If a circle lies entirely inside another, but is not concentric with it, can their radical axis be closer to the smaller circle?

Question

We say that if circle $S_1$ lies completely inside circle $S_2$ but are not concentric then the radical axis will surely lie outside both the circles, but can we say that the radical axis will be closer to the inner smaller circle?

Answer 1

As you can see, the radical axis will always be outside the two circles in this case. This is easy to prove. Suppose it is inside, then for sure it will intersect $O_1$ at two points and since the two circles are not intersecting, at that point of intersection, the powers will be $0$ for $O_1$ and non-zero for $O_2$ which contradicts the definition of Radical axis.

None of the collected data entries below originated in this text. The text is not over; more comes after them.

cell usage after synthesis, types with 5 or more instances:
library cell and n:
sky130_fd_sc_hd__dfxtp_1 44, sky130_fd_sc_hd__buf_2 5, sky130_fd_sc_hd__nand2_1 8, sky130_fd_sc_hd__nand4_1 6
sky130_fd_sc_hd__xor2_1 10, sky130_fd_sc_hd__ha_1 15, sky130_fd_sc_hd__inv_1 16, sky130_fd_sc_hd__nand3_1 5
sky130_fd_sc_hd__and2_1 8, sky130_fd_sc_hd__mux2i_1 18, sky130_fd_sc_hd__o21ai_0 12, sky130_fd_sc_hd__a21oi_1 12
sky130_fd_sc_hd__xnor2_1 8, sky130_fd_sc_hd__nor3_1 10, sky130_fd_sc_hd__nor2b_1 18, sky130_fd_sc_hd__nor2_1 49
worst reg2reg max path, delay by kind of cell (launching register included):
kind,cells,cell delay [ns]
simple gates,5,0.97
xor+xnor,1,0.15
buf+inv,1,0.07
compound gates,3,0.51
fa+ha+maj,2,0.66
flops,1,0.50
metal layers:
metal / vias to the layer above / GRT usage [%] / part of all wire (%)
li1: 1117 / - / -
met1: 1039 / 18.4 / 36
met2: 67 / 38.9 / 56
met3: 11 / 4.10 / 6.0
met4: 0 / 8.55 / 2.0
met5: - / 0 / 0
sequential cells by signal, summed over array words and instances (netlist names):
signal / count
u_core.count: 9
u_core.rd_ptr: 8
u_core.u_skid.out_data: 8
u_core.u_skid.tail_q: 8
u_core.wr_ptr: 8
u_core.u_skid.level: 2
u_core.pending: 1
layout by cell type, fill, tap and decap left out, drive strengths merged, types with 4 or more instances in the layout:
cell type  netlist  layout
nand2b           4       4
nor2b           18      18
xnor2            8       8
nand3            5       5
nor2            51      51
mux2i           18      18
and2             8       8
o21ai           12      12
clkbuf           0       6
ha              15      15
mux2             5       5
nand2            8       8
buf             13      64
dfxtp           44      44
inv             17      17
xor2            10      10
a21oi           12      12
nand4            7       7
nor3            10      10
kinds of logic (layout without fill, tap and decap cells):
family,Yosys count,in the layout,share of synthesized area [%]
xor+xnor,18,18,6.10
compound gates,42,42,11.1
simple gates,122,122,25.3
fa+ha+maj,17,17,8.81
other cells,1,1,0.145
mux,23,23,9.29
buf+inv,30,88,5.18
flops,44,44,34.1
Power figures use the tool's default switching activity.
===== config.mk =====
export PLATFORM = sky130hd
export DESIGN_NAME = shared_reg_arbiter
export DESIGN_NICKNAME = d
export VERILOG_FILES = /design/src/rtl/shared_reg_arbiter.sv
export SDC_FILE = /design/constraint.sdc
export NUM_CORES = 1
export LEC_CHECK = 0
export CAP_MARGIN = 20
export CORE_UTILIZATION = 35
export CTS_BUF_LIST = sky130_fd_sc_hd__clkbuf_4 sky130_fd_sc_hd__clkbuf_8
export CTS_CLUSTER_SIZE = 25
export DETAILED_ROUTE_END_ITERATION = 7
export GPL_TIMING_DRIVEN = 0
export PLACE_DENSITY_LB_ADDON = 0.1
export RECOVER_POWER = 50
export SLEW_MARGIN = 20
export SYNTH_ARGS = -nofsm -noshare
export SYNTH_HDL_FRONTEND = slang
export SYNTH_SLANG_ARGS = --single-unit

===== constraint.sdc =====
create_clock -name clk -period 2.2 [get_ports clk]
set_input_delay 0.44 -clock clk [delete_from_list [all_inputs] [get_ports clk]]
set_output_delay 0.44 -clock clk [all_outputs]
set_load 0.01 [all_outputs]
### src/rtl/warmboot_pkg.sv
// rtl/warmboot_pkg.sv - shared types and constants for the warm-boot sequencer
// No ports. Provides the FSM state type, grant source codes, image numbers
// and the counter sizing helpers used by warmboot_ctrl and button_debounce.
package warmboot_pkg;

  typedef enum logic [1:0] {
    ST_IDLE = 2'd0,
    ST_ARM  = 2'd1,
    ST_FIRE = 2'd2
  } state_t;

  localparam logic [1:0] SRC_NONE = 2'd0;
  localparam logic [1:0] SRC_USB  = 2'd1;
  localparam logic [1:0] SRC_SW   = 2'd2;
  localparam logic [1:0] SRC_BTN  = 2'd3;

  localparam logic [1:0] IMG_FIRSTBOOT = 2'd0;
  localparam logic [1:0] IMG_DFU       = 2'd1;
  localparam logic [1:0] IMG_APP       = 2'd2;

  // Width able to hold 0..n; never narrower than one bit.
  function automatic int cnt_width(input int n);
    return (n < 1) ? 1 : $clog2(n + 1);
  endfunction

  // A settle period of 0 behaves like 1, so the load value floors at 0.
  function automatic int settle_load(input int n);
    return (n < 1) ? 0 : n - 1;
  endfunction

endpackage
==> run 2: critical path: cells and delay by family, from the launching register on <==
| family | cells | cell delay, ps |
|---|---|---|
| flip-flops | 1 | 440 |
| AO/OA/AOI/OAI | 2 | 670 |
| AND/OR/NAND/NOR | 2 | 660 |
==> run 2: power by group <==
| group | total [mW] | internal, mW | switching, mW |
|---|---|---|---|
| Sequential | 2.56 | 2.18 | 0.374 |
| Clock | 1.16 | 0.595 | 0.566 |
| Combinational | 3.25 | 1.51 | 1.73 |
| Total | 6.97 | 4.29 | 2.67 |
**src/rtl/hc595_serializer_if.sv**
```systemverilog
// Parallel-load and 74HC595 pin bundle for hc595_serializer.
// Busy/Done report the transfer status back to the upstream LED-state stage.
interface hc595_serializer_if;
    logic [7:0] Data;
    logic       Load;
    logic       Busy;
    logic       Done;
    logic       SER;
    logic       SRCLK;
    logic       RCLK;

    modport master (
        output Data, Load,
        input  Busy, Done, SER, SRCLK, RCLK
    );

    modport slave (
        input  Data, Load,
        output Busy, Done, SER, SRCLK, RCLK
    );
endinterface

```
**src/rtl/hc595_serializer.sv**
```systemverilog
// Serialises one byte into an external 74HC595: 8 SRCLK pulses then one RCLK latch pulse.
//   state    | meaning
//   IDLE     | waiting for Load
//   SHIFT_LO | SRCLK low, current bit held on SER
//   SHIFT_HI | SRCLK high, chip has shifted the bit
//   LATCH    | RCLK high, storage register updates
//   DONE     | one-cycle completion pulse; a new Load is accepted here
module hc595_serializer #(
    parameter int CLK_DIV   = 4,
    parameter bit MSB_FIRST = 1'b1
) (
    input  logic              CLK,
    input  logic              Rst,
    hc595_serializer_if.slave bus
);
    typedef enum logic [2:0] {
        IDLE,
        SHIFT_LO,
        SHIFT_HI,
        LATCH,
        DONE
    } state_t;

    localparam logic [7:0] DIV_LAST = 8'(CLK_DIV - 1);

    state_t     state_q, state_d;
    logic [7:0] cnt_q, cnt_d;
    logic [2:0] bit_q, bit_d;
    logic [7:0] shreg_q, shreg_d;
    logic       ser_q, ser_d;
    logic       srclk_q, srclk_d;
    logic       rclk_q, rclk_d;
    logic       busy_q, busy_d;
    logic       done_q, done_d;
    logic       phase_end;

    assign phase_end = (cnt_q == DIV_LAST);

    always_ff @(posedge CLK or negedge Rst) begin
        if (!Rst) begin
            state_q <= IDLE;
            cnt_q   <= 8'd0;
            bit_q   <= 3'd0;
            shreg_q <= 8'd0;
            ser_q   <= 1'b0;
            srclk_q <= 1'b0;
            rclk_q  <= 1'b0;
            busy_q  <= 1'b0;
            done_q  <= 1'b0;
        end else begin
            state_q <= state_d;
            cnt_q   <= cnt_d;
            bit_q   <= bit_d;
            shreg_q <= shreg_d;
            ser_q   <= ser_d;
            srclk_q <= srclk_d;
            rclk_q  <= rclk_d;
            busy_q  <= busy_d;
            done_q  <= done_d;
        end
    end

    always_comb begin
        state_d = state_q;
        cnt_d   = cnt_q;
        bit_d   = bit_q;
        shreg_d = shreg_q;
        ser_d   = ser_q;
        srclk_d = srclk_q;
        rclk_d  = rclk_q;
        busy_d  = busy_q;
        done_d  = 1'b0;

        case (state_q)
            IDLE, DONE: begin
                state_d = IDLE;
                busy_d  = 1'b0;
                srclk_d = 1'b0;
                rclk_d  = 1'b0;
                if (bus.Load) begin
                    state_d = SHIFT_LO;
                    shreg_d = bus.Data;
                    ser_d   = MSB_FIRST ? bus.Data[7] : bus.Data[0];
                    busy_d  = 1'b1;
                    cnt_d   = 8'd0;
                    bit_d   = 3'd0;
                end
            end
            SHIFT_LO: begin
                if (phase_end) begin
                    state_d = SHIFT_HI;
                    srclk_d = 1'b1;
                    cnt_d   = 8'd0;
                end else begin
                    cnt_d = cnt_q + 8'd1;
                end
            end
            SHIFT_HI: begin
                if (phase_end) begin
                    srclk_d = 1'b0;
                    cnt_d   = 8'd0;
                    if (bit_q == 3'd7) begin
                        state_d = LATCH;
                        rclk_d  = 1'b1;
                    end else begin
                        // next bit goes out together with the SRCLK fall
                        state_d = SHIFT_LO;
                        bit_d   = bit_q + 3'd1;
                        if (MSB_FIRST) begin
                            shreg_d = {shreg_q[6:0], 1'b0};
                            ser_d   = shreg_q[6];
                        end else begin
                            shreg_d = {1'b0, shreg_q[7:1]};
                            ser_d   = shreg_q[1];
                        end
                    end
                end else begin
                    cnt_d = cnt_q + 8'd1;
                end
            end
            LATCH: begin
                if (phase_end) begin
                    state_d = DONE;
                    rclk_d  = 1'b0;
                    busy_d  = 1'b0;
                    done_d  = 1'b1;
                    cnt_d   = 8'd0;
                end else begin
                    cnt_d = cnt_q + 8'd1;
                end
            end
            default: begin
                state_d = IDLE;
                busy_d  = 1'b0;
                srclk_d = 1'b0;
                rclk_d  = 1'b0;
            end
        endcase
    end

    assign bus.Busy  = busy_q;
    assign bus.Done  = done_q;
    assign bus.SER   = ser_q;
    assign bus.SRCLK = srclk_q;
    assign bus.RCLK  = rclk_q;
endmodule

```
**src/flat_wrapper.sv**
```systemverilog
// flat-port wrapper written by rule: the top's interface ports become plain ports
module hc595_serializer_flat 
#(
    parameter int CLK_DIV   = 4,
    parameter bit MSB_FIRST = 1'b1
)
  (CLK, Rst, bus_Data, bus_Load, bus_Busy, bus_Done, bus_SER, bus_SRCLK, bus_RCLK);
  hc595_serializer_if bus_i ();
  input  logic CLK;
  input  logic Rst;
  input wire logic [$bits(bus_i.Data)-1:0] bus_Data;
  input wire logic [$bits(bus_i.Load)-1:0] bus_Load;
  output wire logic [$bits(bus_i.Busy)-1:0] bus_Busy;
  output wire logic [$bits(bus_i.Done)-1:0] bus_Done;
  output wire logic [$bits(bus_i.SER)-1:0] bus_SER;
  output wire logic [$bits(bus_i.SRCLK)-1:0] bus_SRCLK;
  output wire logic [$bits(bus_i.RCLK)-1:0] bus_RCLK;
  assign bus_i.Data = bus_Data;
  assign bus_i.Load = bus_Load;
  assign bus_Busy = bus_i.Busy;
  assign bus_Done = bus_i.Done;
  assign bus_SER = bus_i.SER;
  assign bus_SRCLK = bus_i.SRCLK;
  assign bus_RCLK = bus_i.RCLK;
  hc595_serializer #(.CLK_DIV(CLK_DIV), .MSB_FIRST(MSB_FIRST)) u_core (.CLK(CLK), .Rst(Rst), .bus(bus_i));
endmodule
```
**config.mk**
```make
export PLATFORM = sky130hd
export DESIGN_NAME = hc595_serializer_flat
export DESIGN_NICKNAME = d
export VERILOG_FILES = /design/src/rtl/hc595_serializer_if.sv /design/src/rtl/hc595_serializer.sv /design/src/flat_wrapper.sv
export SDC_FILE = /design/constraint.sdc
export NUM_CORES = 1
export LEC_CHECK = 0
export CORE_MARGIN = 2
export CORE_UTILIZATION = 40
export DETAILED_ROUTE_END_ITERATION = 7
export MAX_ROUTING_LAYER = met4
export PLACE_DENSITY_LB_ADDON = 0.15
export SYNTH_ARGS = -nofsm -noshare
export SYNTH_HDL_FRONTEND = slang
export SYNTH_SLANG_ARGS = --single-unit
```
**constraint.sdc**
```tcl
create_clock -name CLK -period 1.6 [get_ports CLK]
set_input_delay 0.16 -clock CLK [delete_from_list [all_inputs] [get_ports CLK]]
set_output_delay 0.16 -clock CLK [all_outputs]
set_load 0.1 [all_outputs]
```
==> results of run 1 <==
-- through the flow --
step	hold slack, ns	setup slack [ns]	setup TNS [ns]
after floorplan	-0.136	0.0133	0
after global placement	0.462	-0.0372	-0.0372
after detailed placement	0.478	-0.0645	-0.109
after CTS	0.182	0.0128	0
after global routing	0.213	-0.00826	-0.0135
final	0.181	0.0302	0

And for the second question, it will surely be closer to the smaller circle's center because:

Suppose $O_1O_2$ meet radical axis at $X$, then $XO_2^2-r_2^2=XO_1^2-r_1^2\implies X0_2<XO_1$ because, $r_1>r_2$.

Answer 2

The radical axis of circles

$$ (x - H)^2 + y^2 == R^2 $$

$$ (x - h)^2 + y^2 == r^2 $$

is obtained by subtracting one equation of circles from the other as a straight line parallel to x-axis

$$ x= [(H + h) - (R^2 - r^2)/(H - h)]/2$$

The radical axis lies either right or left of radical axis intersection with $y=0$ occur in the order depending on $$ h>H \, or \, h<H $$

( axis, big circle ,small circle )

or

( small circle , big circle ,axis )

i.e., bigger circle always shifts towards radical axis.